* Provided information:
--

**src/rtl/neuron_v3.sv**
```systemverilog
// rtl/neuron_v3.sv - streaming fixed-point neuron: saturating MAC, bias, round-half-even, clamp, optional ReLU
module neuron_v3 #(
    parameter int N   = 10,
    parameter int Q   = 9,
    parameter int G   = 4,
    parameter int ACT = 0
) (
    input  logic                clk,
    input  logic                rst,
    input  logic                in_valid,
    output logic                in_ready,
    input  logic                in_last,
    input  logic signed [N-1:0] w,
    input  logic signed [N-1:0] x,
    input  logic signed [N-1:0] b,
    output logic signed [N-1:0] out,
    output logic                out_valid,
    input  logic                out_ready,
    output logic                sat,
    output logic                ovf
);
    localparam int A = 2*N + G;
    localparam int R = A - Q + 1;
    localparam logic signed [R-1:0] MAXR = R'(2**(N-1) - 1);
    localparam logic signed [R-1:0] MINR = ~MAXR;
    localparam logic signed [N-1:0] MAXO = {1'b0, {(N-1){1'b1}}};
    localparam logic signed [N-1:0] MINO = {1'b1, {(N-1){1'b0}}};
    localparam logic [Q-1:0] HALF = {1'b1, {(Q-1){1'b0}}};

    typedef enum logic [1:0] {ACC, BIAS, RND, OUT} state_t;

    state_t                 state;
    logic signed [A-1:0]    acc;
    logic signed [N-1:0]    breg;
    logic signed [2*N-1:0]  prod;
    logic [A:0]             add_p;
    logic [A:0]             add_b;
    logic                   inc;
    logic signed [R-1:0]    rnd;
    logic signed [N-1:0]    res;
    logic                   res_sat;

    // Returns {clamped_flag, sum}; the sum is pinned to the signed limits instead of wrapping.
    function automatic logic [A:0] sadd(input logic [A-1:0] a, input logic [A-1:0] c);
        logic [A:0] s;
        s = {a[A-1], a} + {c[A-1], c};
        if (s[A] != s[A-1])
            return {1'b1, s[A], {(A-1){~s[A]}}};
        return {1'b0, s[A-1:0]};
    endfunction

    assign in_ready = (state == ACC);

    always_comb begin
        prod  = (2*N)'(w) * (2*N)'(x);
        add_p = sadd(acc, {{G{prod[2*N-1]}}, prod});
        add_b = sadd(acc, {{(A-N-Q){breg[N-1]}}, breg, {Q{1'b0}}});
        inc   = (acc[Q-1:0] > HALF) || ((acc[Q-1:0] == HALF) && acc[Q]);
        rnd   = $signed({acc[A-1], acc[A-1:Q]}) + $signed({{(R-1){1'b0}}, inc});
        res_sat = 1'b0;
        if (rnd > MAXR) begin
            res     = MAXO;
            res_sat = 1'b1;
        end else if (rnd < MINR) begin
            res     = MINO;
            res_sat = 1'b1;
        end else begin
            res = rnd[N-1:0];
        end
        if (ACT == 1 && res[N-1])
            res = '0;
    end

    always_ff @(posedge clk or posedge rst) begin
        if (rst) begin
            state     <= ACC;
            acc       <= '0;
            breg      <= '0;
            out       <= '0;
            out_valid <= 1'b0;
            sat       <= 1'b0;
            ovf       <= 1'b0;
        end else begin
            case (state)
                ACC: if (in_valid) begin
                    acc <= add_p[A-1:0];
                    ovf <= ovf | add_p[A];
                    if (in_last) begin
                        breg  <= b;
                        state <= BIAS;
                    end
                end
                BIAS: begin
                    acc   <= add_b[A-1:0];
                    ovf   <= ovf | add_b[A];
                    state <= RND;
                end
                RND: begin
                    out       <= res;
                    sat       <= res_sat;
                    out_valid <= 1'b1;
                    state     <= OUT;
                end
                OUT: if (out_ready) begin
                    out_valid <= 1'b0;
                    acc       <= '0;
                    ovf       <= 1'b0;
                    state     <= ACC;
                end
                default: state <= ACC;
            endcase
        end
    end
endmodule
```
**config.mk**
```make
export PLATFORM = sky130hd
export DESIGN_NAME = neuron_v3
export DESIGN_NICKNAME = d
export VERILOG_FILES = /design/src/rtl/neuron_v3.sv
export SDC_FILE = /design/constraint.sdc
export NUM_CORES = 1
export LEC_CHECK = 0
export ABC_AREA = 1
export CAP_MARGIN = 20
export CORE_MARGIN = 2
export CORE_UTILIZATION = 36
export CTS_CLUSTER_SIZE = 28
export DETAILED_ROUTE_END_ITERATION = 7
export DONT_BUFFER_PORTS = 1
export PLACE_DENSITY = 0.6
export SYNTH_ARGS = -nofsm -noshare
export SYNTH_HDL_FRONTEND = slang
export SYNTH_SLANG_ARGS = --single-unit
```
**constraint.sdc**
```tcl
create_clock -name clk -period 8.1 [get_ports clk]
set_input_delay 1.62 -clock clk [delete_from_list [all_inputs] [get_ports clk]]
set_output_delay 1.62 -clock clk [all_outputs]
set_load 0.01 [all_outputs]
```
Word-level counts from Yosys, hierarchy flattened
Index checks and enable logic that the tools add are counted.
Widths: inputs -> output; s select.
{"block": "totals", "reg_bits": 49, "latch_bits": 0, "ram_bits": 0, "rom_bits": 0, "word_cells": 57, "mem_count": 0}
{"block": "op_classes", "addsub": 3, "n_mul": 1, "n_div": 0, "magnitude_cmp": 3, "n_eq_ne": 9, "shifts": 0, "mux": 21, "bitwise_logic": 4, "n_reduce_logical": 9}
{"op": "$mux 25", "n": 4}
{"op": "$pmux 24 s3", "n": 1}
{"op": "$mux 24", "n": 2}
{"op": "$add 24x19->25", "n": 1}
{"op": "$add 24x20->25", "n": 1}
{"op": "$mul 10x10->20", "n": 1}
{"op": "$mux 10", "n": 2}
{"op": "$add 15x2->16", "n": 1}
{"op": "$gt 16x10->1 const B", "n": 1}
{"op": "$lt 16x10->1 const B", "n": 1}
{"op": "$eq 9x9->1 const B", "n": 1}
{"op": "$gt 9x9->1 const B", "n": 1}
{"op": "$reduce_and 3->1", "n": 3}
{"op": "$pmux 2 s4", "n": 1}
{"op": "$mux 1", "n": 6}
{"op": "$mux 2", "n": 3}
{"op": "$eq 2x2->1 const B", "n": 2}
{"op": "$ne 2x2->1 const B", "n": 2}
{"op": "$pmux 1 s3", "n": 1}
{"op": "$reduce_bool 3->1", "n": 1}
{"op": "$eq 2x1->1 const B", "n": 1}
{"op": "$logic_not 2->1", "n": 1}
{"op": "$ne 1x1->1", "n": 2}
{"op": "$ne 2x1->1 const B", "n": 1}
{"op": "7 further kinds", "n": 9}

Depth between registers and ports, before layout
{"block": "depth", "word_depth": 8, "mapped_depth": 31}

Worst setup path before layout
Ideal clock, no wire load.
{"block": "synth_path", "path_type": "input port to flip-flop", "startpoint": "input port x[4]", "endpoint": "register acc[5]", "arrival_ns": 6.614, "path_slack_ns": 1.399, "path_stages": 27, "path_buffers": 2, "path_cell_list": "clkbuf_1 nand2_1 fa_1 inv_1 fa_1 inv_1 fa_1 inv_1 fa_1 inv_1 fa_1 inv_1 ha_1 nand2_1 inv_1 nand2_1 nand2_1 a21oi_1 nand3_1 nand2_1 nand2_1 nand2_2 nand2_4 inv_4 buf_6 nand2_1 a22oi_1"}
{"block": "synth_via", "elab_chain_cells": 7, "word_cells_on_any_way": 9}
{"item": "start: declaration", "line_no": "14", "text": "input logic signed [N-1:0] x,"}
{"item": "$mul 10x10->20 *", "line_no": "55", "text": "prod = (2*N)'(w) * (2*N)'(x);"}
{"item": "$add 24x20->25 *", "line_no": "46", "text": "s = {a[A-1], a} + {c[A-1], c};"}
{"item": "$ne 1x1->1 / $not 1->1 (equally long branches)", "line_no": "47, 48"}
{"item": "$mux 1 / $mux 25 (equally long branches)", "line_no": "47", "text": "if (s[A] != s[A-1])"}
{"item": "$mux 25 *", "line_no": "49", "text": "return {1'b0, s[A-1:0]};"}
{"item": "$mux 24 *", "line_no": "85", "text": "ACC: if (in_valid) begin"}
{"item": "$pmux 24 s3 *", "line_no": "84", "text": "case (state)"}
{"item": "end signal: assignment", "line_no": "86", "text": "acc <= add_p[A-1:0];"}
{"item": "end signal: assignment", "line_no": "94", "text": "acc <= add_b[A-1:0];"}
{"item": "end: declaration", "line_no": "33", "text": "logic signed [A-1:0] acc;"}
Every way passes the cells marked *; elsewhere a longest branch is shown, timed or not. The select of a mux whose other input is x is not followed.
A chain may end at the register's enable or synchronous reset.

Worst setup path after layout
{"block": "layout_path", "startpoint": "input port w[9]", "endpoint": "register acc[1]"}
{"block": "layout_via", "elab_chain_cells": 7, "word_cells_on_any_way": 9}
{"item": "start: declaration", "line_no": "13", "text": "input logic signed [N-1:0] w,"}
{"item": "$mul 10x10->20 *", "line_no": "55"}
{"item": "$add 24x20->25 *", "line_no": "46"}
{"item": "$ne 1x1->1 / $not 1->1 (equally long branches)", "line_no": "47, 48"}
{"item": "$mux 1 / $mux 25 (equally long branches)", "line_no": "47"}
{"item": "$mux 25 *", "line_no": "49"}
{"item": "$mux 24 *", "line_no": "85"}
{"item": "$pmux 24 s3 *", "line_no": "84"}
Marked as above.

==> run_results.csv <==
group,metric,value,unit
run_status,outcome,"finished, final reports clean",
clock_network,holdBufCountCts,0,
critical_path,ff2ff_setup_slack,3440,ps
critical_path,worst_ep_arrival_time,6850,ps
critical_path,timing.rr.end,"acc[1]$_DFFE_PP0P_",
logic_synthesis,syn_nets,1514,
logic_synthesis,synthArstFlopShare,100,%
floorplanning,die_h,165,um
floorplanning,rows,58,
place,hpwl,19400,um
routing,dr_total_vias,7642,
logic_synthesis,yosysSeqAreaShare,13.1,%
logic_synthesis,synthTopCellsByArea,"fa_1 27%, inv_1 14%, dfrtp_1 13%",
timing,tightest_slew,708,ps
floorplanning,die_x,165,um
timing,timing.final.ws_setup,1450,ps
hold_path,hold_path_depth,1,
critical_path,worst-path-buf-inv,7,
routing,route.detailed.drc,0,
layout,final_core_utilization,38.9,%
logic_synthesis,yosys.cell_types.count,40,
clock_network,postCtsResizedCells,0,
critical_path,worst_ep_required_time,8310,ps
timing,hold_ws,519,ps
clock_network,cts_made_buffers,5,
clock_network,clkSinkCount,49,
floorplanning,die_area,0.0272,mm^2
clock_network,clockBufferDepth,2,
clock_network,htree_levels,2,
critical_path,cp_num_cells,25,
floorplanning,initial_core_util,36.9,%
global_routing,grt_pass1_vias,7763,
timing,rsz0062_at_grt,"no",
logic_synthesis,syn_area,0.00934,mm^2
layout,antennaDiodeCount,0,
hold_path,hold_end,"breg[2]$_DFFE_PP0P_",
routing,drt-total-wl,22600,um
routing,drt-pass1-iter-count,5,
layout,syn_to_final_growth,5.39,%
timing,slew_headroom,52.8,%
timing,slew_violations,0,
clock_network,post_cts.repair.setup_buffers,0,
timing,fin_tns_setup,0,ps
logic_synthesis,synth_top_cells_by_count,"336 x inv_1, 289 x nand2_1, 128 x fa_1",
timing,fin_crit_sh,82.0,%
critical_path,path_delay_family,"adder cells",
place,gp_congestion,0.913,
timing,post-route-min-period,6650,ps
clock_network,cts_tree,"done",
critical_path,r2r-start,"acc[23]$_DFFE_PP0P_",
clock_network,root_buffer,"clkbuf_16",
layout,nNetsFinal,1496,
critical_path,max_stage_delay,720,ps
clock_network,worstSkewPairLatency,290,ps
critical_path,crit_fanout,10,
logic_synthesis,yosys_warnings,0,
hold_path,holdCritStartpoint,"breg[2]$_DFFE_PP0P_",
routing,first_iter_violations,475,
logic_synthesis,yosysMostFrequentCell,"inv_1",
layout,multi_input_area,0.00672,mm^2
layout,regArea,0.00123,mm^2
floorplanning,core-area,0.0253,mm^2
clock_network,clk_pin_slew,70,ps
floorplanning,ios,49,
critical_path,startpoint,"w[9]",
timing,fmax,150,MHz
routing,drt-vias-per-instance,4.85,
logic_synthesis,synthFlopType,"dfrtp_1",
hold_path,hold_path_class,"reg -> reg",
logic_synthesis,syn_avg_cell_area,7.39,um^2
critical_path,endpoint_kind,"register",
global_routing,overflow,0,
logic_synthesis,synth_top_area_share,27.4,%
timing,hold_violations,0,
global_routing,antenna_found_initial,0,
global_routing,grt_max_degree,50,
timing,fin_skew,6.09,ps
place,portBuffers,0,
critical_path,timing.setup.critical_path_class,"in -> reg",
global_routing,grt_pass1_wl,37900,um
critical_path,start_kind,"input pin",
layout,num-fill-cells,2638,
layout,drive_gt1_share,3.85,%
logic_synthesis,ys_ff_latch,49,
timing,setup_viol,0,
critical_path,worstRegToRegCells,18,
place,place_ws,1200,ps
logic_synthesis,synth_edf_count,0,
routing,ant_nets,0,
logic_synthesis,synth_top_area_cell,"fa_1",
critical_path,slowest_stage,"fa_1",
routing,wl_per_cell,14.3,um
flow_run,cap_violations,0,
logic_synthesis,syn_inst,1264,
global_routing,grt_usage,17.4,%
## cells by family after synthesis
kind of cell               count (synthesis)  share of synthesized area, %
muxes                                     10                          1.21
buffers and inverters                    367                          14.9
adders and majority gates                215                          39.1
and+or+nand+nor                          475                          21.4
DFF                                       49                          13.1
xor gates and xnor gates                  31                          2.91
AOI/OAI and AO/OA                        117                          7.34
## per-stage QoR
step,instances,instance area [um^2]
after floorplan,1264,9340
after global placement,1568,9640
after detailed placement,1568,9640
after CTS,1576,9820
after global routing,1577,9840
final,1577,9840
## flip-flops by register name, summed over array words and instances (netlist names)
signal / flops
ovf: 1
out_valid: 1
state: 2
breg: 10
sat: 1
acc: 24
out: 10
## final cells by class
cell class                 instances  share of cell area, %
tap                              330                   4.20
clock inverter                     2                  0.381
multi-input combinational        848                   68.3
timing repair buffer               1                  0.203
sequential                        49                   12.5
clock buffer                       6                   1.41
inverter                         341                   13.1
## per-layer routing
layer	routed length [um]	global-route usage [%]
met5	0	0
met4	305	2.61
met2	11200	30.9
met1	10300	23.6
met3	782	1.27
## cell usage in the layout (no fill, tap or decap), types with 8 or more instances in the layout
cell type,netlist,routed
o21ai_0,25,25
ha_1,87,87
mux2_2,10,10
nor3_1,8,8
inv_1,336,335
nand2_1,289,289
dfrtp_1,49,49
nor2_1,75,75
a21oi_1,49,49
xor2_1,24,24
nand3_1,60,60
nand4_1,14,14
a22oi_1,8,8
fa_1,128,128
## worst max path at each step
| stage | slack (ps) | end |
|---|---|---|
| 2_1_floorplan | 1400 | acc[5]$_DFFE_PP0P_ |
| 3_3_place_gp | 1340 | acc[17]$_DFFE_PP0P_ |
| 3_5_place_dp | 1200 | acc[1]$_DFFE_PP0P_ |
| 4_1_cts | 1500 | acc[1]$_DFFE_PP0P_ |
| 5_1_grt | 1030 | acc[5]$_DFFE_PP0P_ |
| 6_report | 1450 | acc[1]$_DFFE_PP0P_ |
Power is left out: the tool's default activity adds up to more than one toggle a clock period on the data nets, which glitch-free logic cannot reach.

--

* Task prompt: Every line of the listing that holds "parameter" should be found and copied.

* Solved exercise:
    parameter int N   = 10,
    parameter int Q   = 9,
    parameter int G   = 4,
    parameter int ACT = 0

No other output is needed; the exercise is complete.